**TRY IT**
Below are records; report the number of lines among them that include the word "writes", and nothing further.

SOURCE MATERIAL below:

===== src/lspcPkg.sv =====
// LSPC shared definitions
package lspcPkg;

	// ====================
	// Fixed widths

	// CPU data word and VRAM word
	localparam int WORD_BITS = 16;
	// Auto-animation tile counter
	localparam int AA_BITS = 3;
	// Raster line as seen in the mode read word
	localparam int RASTER_BITS = 9;

	// ====================
	// Register map

	// Word registers, CPU address bits 2:1
	typedef enum logic [1:0] {
		REG_VRAMADDR = 2'd0,
		REG_VRAMRW   = 2'd1,
		REG_VRAMMOD  = 2'd2,
		REG_LSPCMODE = 2'd3
	} regSelT;

	// One CPU bus request, sampled on CLK
	typedef struct packed {
		regSelT                sel;
		logic                  wr;
		logic                  rd;
		logic [WORD_BITS-1:0]  wrData;
	} cpuBusT;

	// ====================
	// VRAM command channel

	// Set isWrite writes at the pointer, clear loads the pointer
	typedef struct packed {
		logic                  isWrite;
		logic [WORD_BITS-1:0]  data;
	} vramCmdT;

	// Mode register write word, raw or split into fields
	typedef union packed {
		logic [WORD_BITS-1:0] raw;
		struct packed {
			logic [7:0] aaSpeed;
			logic [7:0] reserved;
		} fields;
	} lspcModeT;

endpackage


===== src/lspcRegs.sv =====
// CPU register block
module lspcRegs #(
	parameter int QUEUE_DEPTH = 4
) (
	input  logic                                CLK,
	input  logic                                nRESETP,
	input  lspcPkg::cpuBusT                     cpuBus,
	input  logic                                creditReturn,
	input  logic [lspcPkg::WORD_BITS-1:0]       readLatch,
	input  logic [lspcPkg::RASTER_BITS-1:0]     rasterLine,
	input  logic [lspcPkg::AA_BITS-1:0]         aaCount,
	output logic                                cpuWait,
	output logic [lspcPkg::WORD_BITS-1:0]       rdData,
	output logic                                cmdValid,
	output lspcPkg::vramCmdT                    cmd,
	output logic [lspcPkg::WORD_BITS-1:0]       vramMod,
	output logic [7:0]                          aaSpeed
);

	// Credit count runs 0..QUEUE_DEPTH
	localparam int CREDIT_BITS = $clog2(QUEUE_DEPTH + 1);
	// Zero gap between raster and tile fields in the mode read word
	localparam int PAD_BITS = lspcPkg::WORD_BITS - lspcPkg::RASTER_BITS - lspcPkg::AA_BITS;

	logic [CREDIT_BITS-1:0]              credits;
	logic                                vramWrReq;
	logic                                haveCredit;
	logic                                modWr;
	logic                                modeWr;
	lspcPkg::lspcModeT                   modeReg;
	logic [lspcPkg::WORD_BITS-1:0]       modeRdWord;
	logic [lspcPkg::WORD_BITS-1:0]       rdMux;

	// ====================
	// Write decode

	// Address and data writes both go through the VRAM queue
	assign vramWrReq = cpuBus.wr &&
		(cpuBus.sel == lspcPkg::REG_VRAMADDR || cpuBus.sel == lspcPkg::REG_VRAMRW);
	assign haveCredit = credits != '0;

	// Stall the CPU only on a VRAM write with no slot left in the queue
	assign cpuWait = vramWrReq && !haveCredit;

	// Local registers never stall
	assign modWr = cpuBus.wr && cpuBus.sel == lspcPkg::REG_VRAMMOD;
	assign modeWr = cpuBus.wr && cpuBus.sel == lspcPkg::REG_LSPCMODE;

	// Command goes out in the cycle the write is accepted
	assign cmdValid = vramWrReq && haveCredit;
	assign cmd.isWrite = cpuBus.sel == lspcPkg::REG_VRAMRW;
	assign cmd.data = cpuBus.wrData;

	// ====================
	// Credit counter

	// One spent per command, one back per queue pop
	always_ff @(posedge CLK or negedge nRESETP) begin
		if (!nRESETP) begin
			credits <= CREDIT_BITS'(QUEUE_DEPTH);
		end else begin
			credits <= credits - CREDIT_BITS'(cmdValid) + CREDIT_BITS'(creditReturn);
		end
	end

	// ====================
	// Modulo and mode registers

	always_ff @(posedge CLK or negedge nRESETP) begin
		if (!nRESETP) begin
			vramMod <= '0;
			modeReg.raw <= '0;
		end else begin
			if (modWr) begin
				vramMod <= cpuBus.wrData;
			end
			// Whole word kept, speed taken from the field view
			if (modeWr) begin
				modeReg.raw <= cpuBus.wrData;
			end
		end
	end

	assign aaSpeed = modeReg.fields.aaSpeed;

	// ====================
	// Read path

	// Raster line on top, tile count at the bottom
	assign modeRdWord = {rasterLine, {PAD_BITS{1'b0}}, aaCount};

	always_comb begin
		case (cpuBus.sel)
			lspcPkg::REG_VRAMMOD:  rdMux = vramMod;
			lspcPkg::REG_LSPCMODE: rdMux = modeRdWord;
			// Both VRAM registers read back the latch
			default:               rdMux = readLatch;
		endcase
	end

	// Data valid the cycle after rd, held until the next read
	always_ff @(posedge CLK or negedge nRESETP) begin
		if (!nRESETP) begin
			rdData <= '0;
		end else if (cpuBus.rd) begin
			rdData <= rdMux;
		end
	end

endmodule


===== config.mk =====
export PLATFORM = sky130hd
export DESIGN_NAME = lspcRegs
export DESIGN_NICKNAME = d
export VERILOG_FILES = /design/src/lspcPkg.sv /design/src/lspcRegs.sv
export SDC_FILE = /design/constraint.sdc
export NUM_CORES = 1
export LEC_CHECK = 0
export ABC_AREA = 1
export BUFFER_PORTS_ARGS = -buffer_cell sky130_fd_sc_hd__buf_2
export CAP_MARGIN = 0
export CELL_PAD_IN_SITES_DETAIL_PLACEMENT = 2
export CELL_PAD_IN_SITES_GLOBAL_PLACEMENT = 2
export CORE_ASPECT_RATIO = 1.4
export CORE_UTILIZATION = 24
export DETAILED_ROUTE_END_ITERATION = 8
export PLACE_DENSITY_LB_ADDON = 0.1
export SKIP_LAST_GASP = 1
export SYNTH_ARGS = -nofsm -noshare
export SYNTH_HDL_FRONTEND = slang
export SYNTH_SLANG_ARGS = --single-unit

===== constraint.sdc =====
create_clock -name CLK -period 2.4 [get_ports CLK]
set_clock_uncertainty 0.05 [all_clocks]
set_input_delay 0.24 -clock CLK [delete_from_list [all_inputs] [get_ports CLK]]
set_output_delay 0.24 -clock CLK [all_outputs]
set_load 0.01 [all_outputs]

### After elaboration in Yosys (flattened, before gate mapping)

Index checks and enable logic that the tools add are counted.

| word-level totals | value |
|---|---|
| bits in read-only memories | 0 |
| output and inout port bits | 59 |
| logic and storage cells | 19 |
| bits in writable memories | 0 |
| latch bits | 0 |
| bits in registers | 51 |
| memories | 0 |

| operators by class | value |
|---|---|
| shifts and indexed selects | 0 |
| $lt $le $gt $ge | 0 |
| divide/modulo/power cells | 0 |
| $add $sub $neg | 2 |
| muxes and demuxes | 1 |
| multipliers | 0 |
| eq/ne operators | 3 |
| reduce and logical (&&, ||, !) cells | 9 |
| bitwise logic cells | 0 |

Operators by type and width:

| kind | count |
|---|---|
| 16-bit one-hot mux with 2 select lines | 1 |
| 1-bit logical AND | 5 |
| 2-bit == test (second input constant) | 2 |
| 3-bit by 1-bit adder with 3-bit output | 1 |
| 3-bit nonzero test | 1 |
| 3-bit by 1-bit subtractor with 3-bit output | 1 |
| 2-bit by 1-bit == test with 1-bit output (second input constant) | 1 |
| 2-bit logical NOT | 1 |
| 1-bit logical NOT | 1 |
| 1-bit logical OR | 1 |

### Depth between registers and ports, before layout

| logic depth | value |
|---|---|
| depth after elaboration | 6 |
| gate-level depth with buffers | 11 |
| depth with buffers taken out | 10 |

### Least setup slack after synthesis

OpenSTA, ideal clock, no wires.

| path | value |
|---|---|
| path type | register to register |
| from | register credits[2] |
| to | register credits[2] |
| stages on the path, launching flop included | 10 |
| setup time | 76 ps |
| path buffers | 0 |
| data arrival time | 1874 ps |
| path slack | 400 ps |
| period minus slack after synthesis | 2000 ps |
| data required time | 2274 ps |
| path through | dfstp_2 -> nor2_1 -> a21oi_1 -> ha_1 -> inv_1 -> ha_1 -> fa_1 -> xor2_1 -> nand2_1 -> nand2_1 |

| on the way | value |
|---|---|
| word-level cells in the longest chain between the ends | 4 |

Ends and longest elaborated chain:

| what | line | RTL |
|---|---|---|
| start: declaration | lspcRegs.sv:25 | `logic [CREDIT_BITS-1:0] credits;` |
| start signal: assignment | lspcRegs.sv:60 | `credits <= CREDIT_BITS'(QUEUE_DEPTH);` |
| start signal: assignment | lspcRegs.sv:62 | `credits <= credits - CREDIT_BITS'(cmdValid) + CREDIT_BITS'(creditReturn);` |
| 3-bit nonzero test | lspcRegs.sv:40 | `assign haveCredit = credits != '0;` |
| 1-bit logical AND | lspcRegs.sv:50 | `assign cmdValid = vramWrReq && haveCredit;` |
| net cmdValid | lspcRegs.sv:14 | `output logic cmdValid,` |
| 3-bit by 1-bit subtractor with 3-bit output | lspcRegs.sv:62 |  |
| 3-bit by 1-bit adder with 3-bit output | lspcRegs.sv:62 |  |

The timed path passes the listed nets, and every way through them passes these cells.
A chain may end at the register's enable or synchronous reset.

### Worst setup path in the final report

| path | value |
|---|---|
| from | register credits[2] |
| to | register credits[2] |

| on the way | value |
|---|---|
| word-level cells in the longest chain between the ends | 4 |

Ends and longest elaborated chain:

| what | line |
|---|---|
| 3-bit nonzero test | lspcRegs.sv:40 |
| 1-bit logical AND | lspcRegs.sv:50 |
| 3-bit by 1-bit subtractor with 3-bit output * | lspcRegs.sv:62 |
| 3-bit by 1-bit adder with 3-bit output * | lspcRegs.sv:62 |

Mark *: on every way between the ends. The rest lies on a longest branch, timed or not.

==> results.md <==
- Area delta synth->final: 32.59%
- Hold path start: creditReturn
- Maximum VDD drop: 0.3739 mV
- Total gr overflow: 0
- Drt initial violations: 30
- Ratio of cells with drive above 1 in the final layout: 33.98%
- Reg2reg start: credits[2]$_DFF_PN1_
- Yosys cell types: 17
- Worst slew pin tran: 0.5471 ns
- Final Max Tran Viols: 0
- Setup total negative slack: 0 ns
- Initial core utilization: 24.75%
- Post-synth EDFFs: 0
- Clk pwr share: 34.0%
- Largest net degree at the start of global routing: 33
- Vias/cell: 4.413
- Fillers: 1064
- Detailed Routing Iterations Pass 1: 4
- DP HPWL: 5092 um
- CTS tree: built
- WL final: 6538 um
- Top_reg_cell synth: dfrtp_1
- Cell Chain, Critical Path: nor2_1, a21oi_1, ha_1, inv_1, ha_1, fa_1, xnor2_1, nand2_1, nand2_1
- Seq cells post-synth: 43
- DRC: 0
- WL/cell: 14.00 um
- Reg clk slew, reported paths: 0.06 ns
- Leak Pwr: 1.572 nW
- Worst Reg2Reg Path Length in Cells: 9
- Startpoint types: register
- Die ar.: 9265 um2
- Combinational Power Share: 23.7%
- Crit path buffers/inverters: 1
- Worst EP required: 2.57 ns
- Fin crit share: 85.67%
- GPL Wtd Cong: 0.7648
- Synth Warn #: 0
- Global-route wire length before repair: 10490 um
- CP endpoint kind: register
- Worst-Skew Late Latency: 0.28 ns
- Cell Int Power: 0.001568 W
- Total track usage: 14.75%
- CTS Sinks: 43
- Via Count: 2061
- Count leader, synth: nand2_1
- Area fraction of the dominant cell type after synthesis: 49.32%
- Sequential area share after synthesis: 50.56%
- Endpoints failing hold: 0
- Slowest cell on the critical path: dfstp_2
- Fmax: 486.4 MHz
- Sequential power share: 42.3%
- Antenna Violating Nets Remaining: 0
- Pwr dens: 797.0 nW/um2
- Antenna Diode Count: 0
- Total power: 0.002252 W
- Core Area: 8608 um2
- I/O Buffers: 109
- Die X: 81.64 um
- WHS Endpoint: credits[0]$_DFF_PN0_
- Largest fanout on the critical path: 4
- Cell taking the most area after synthesis: dfrtp_1
- # setup viols final: 0
- Switch Pwr: 0.0006838 W
- Cells after synthesis: 270
- FF-to-FF setup slack: 0.34 ns
- Max-cap viol count: 0
- CP Class: reg -> reg
- Min-Delay Path Class: in -> reg
- H-tree depth: 2
- WP data arrival: 2.23 ns
- Synth Area per Inst: 7.892 um2
- Slew margin rel.: 63.42%
- Clock Tree Root: clkbuf_16
- Top Family by Delay on Critical Path: adder cells
- IO Count: 110
- Vias in the first global route: 2154
- Clock buffer depth: 2
- Min Tclk post-route: 2.056 ns
- Die height: 113.5 um
- Net Sw Frac: 30.37%
- Commonest cells in the netlist: nand2_1, dfrtp_1, nor2_1, nand3_1, o21ai_0
- Status: completed
- Peak per-stage delay on the critical path: 0.58 ns
- Cell Rows: 40
- RSZ-0062 raised after global routing: false
- Synth area leaders: dfrtp_1, nand2_1, nor2_1
- Antenna violations before repair: 0
- Cell area after synthesis: 2131 um2
- Layout Nets: 416
- Syn_nets: 324
- Ys async rst share: 100.0%
- Worst hold path depth: 2
- Reg-to-reg endpoint: credits[2]$_DFF_PN1_
- Num CTS Buffers: 5
-- registers in the layout, indices dropped and copies added, names as in the netlist --
name     count
rdData      16
vramMod     16
modeReg      8
credits      3
-- logic make-up (layout without fill, tap and decap cells) --
kind of cell	count (synthesis)	count (layout)	synth area share (%)
AOI/OAI and AO/OA	33	33	7.751
xor gates and xnor gates	2	2	0.8222
adders and majority gates	3	3	2.114
buffers and inverters	52	144	12.74
DFF	43	43	50.56
and+or+nand+nor	137	137	26.01
-- through the flow --
| stage | worst slack, ns | instances | area [um2] | hold WS [ns] | util, % |
|---|---|---|---|---|---|
| after floorplan | 0.4003 | 270 | 2131 | -0.1056 | - |
| after global routing | 0.2213 | 467 | 2825 | 0.1558 | 32.82 |
| after detailed placement | 0.3772 | 459 | 2653 | 0.1723 | 30.81 |
| final | 0.3439 | 467 | 2825 | 0.1559 | 32.82 |
| after global placement | 0.5111 | 459 | 2653 | 0.1744 | 30.81 |
| after CTS | 0.3629 | 467 | 2825 | 0.1585 | 32.82 |
-- worst register-to-register path: stages, from the launching register on --
cell and delay (ns):
dfstp_2 0.58, nor2_1 0.05, a21oi_1 0.19, ha_1 0.17, inv_1 0.04, ha_1 0.18
fa_1 0.42, xnor2_1 0.19, nand2_1 0.07, nand2_1 0.06
-- worst max path at each step --
| stage | end | slack (ns) | from | depth (start not counted) |
|---|---|---|---|---|
| floorplan | credits[2]$_DFF_PN1_ | 0.40 | credits[2]$_DFF_PN1_ | 9 |
| global placement | credits[2]$_DFF_PN1_ | 0.51 | credits[2]$_DFF_PN1_ | 9 |
| detailed placement | credits[2]$_DFF_PN1_ | 0.38 | credits[2]$_DFF_PN1_ | 9 |
| CTS | credits[2]$_DFF_PN1_ | 0.36 | credits[2]$_DFF_PN1_ | 9 |
| global route | credits[2]$_DFF_PN1_ | 0.22 | credits[2]$_DFF_PN1_ | 9 |
| finish | credits[2]$_DFF_PN1_ | 0.34 | credits[2]$_DFF_PN1_ | 9 |
-- metal layers --
| metal | track usage [%] | part of all wire [%] |
|---|---|---|
| met1 | 18.05 | 43 |
| met4 | 4.444 | 1.1 |
| met2 | 25.50 | 50 |
| met5 | 0 | 0 |
| met3 | 3.120 | 5.7 |
-- power groups by stage --
stage	Combinational [W]	Sequential [W]	Clock, W
after CTS	0.000552	0.000956	0.000787
after global routing	0.000613	0.000968	0.000818
after global placement	0.000516	0.000959	0
after floorplan	0.000272	0.000990	0
final	0.000534	0.000952	0.000766
after detailed placement	0.000552	0.000966	0
-- layout make-up --
type / count / area [um2] / area share, %
Timing Repair Buffer: 114 / 585.6 / 20.73
Clock inverter: 2 / 37.54 / 1.329
Clock buffer: 5 / 125.1 / 4.429
Multi-Input combinational cell: 175 / 782.0 / 27.68
Inverter: 23 / 86.33 / 3.056
Sequential cell: 43 / 1077 / 38.13
Tap cell: 105 / 131.4 / 4.650
-- timing repair --
item | in CTS | in global routing
hold buffers | 1 | 0
hold endpoints to repair | 17 | 0
gates resized for setup | 0 | 0
buffers inserted | 0 | 0
-- layout by cell type (no fill, tap or decap) --
cell type      synthesis  final
a21oi_1                9      9
buf_2                  7    109
buf_4                 18      4
bufinv_16              0      1
clkbuf_16              0      5
clkinvlp_4             0      1
dfrtp_1               42     42
dfstp_2                1      1
dlygate4sd3_1          0      1
fa_1                   1      1
ha_1                   2      2
inv_1                 21     21
inv_2                  2      2
nand2_1               64     64
nand3_1               30     30
nor2_1                42     42
nor4_1                 1      1
o21ai_0               24     24
xnor2_1                1      1
xor2_1                 1      1
(Power assumes the default switching activity.)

End of SOURCE MATERIAL.

**ANSWER TO THIS TASK**
2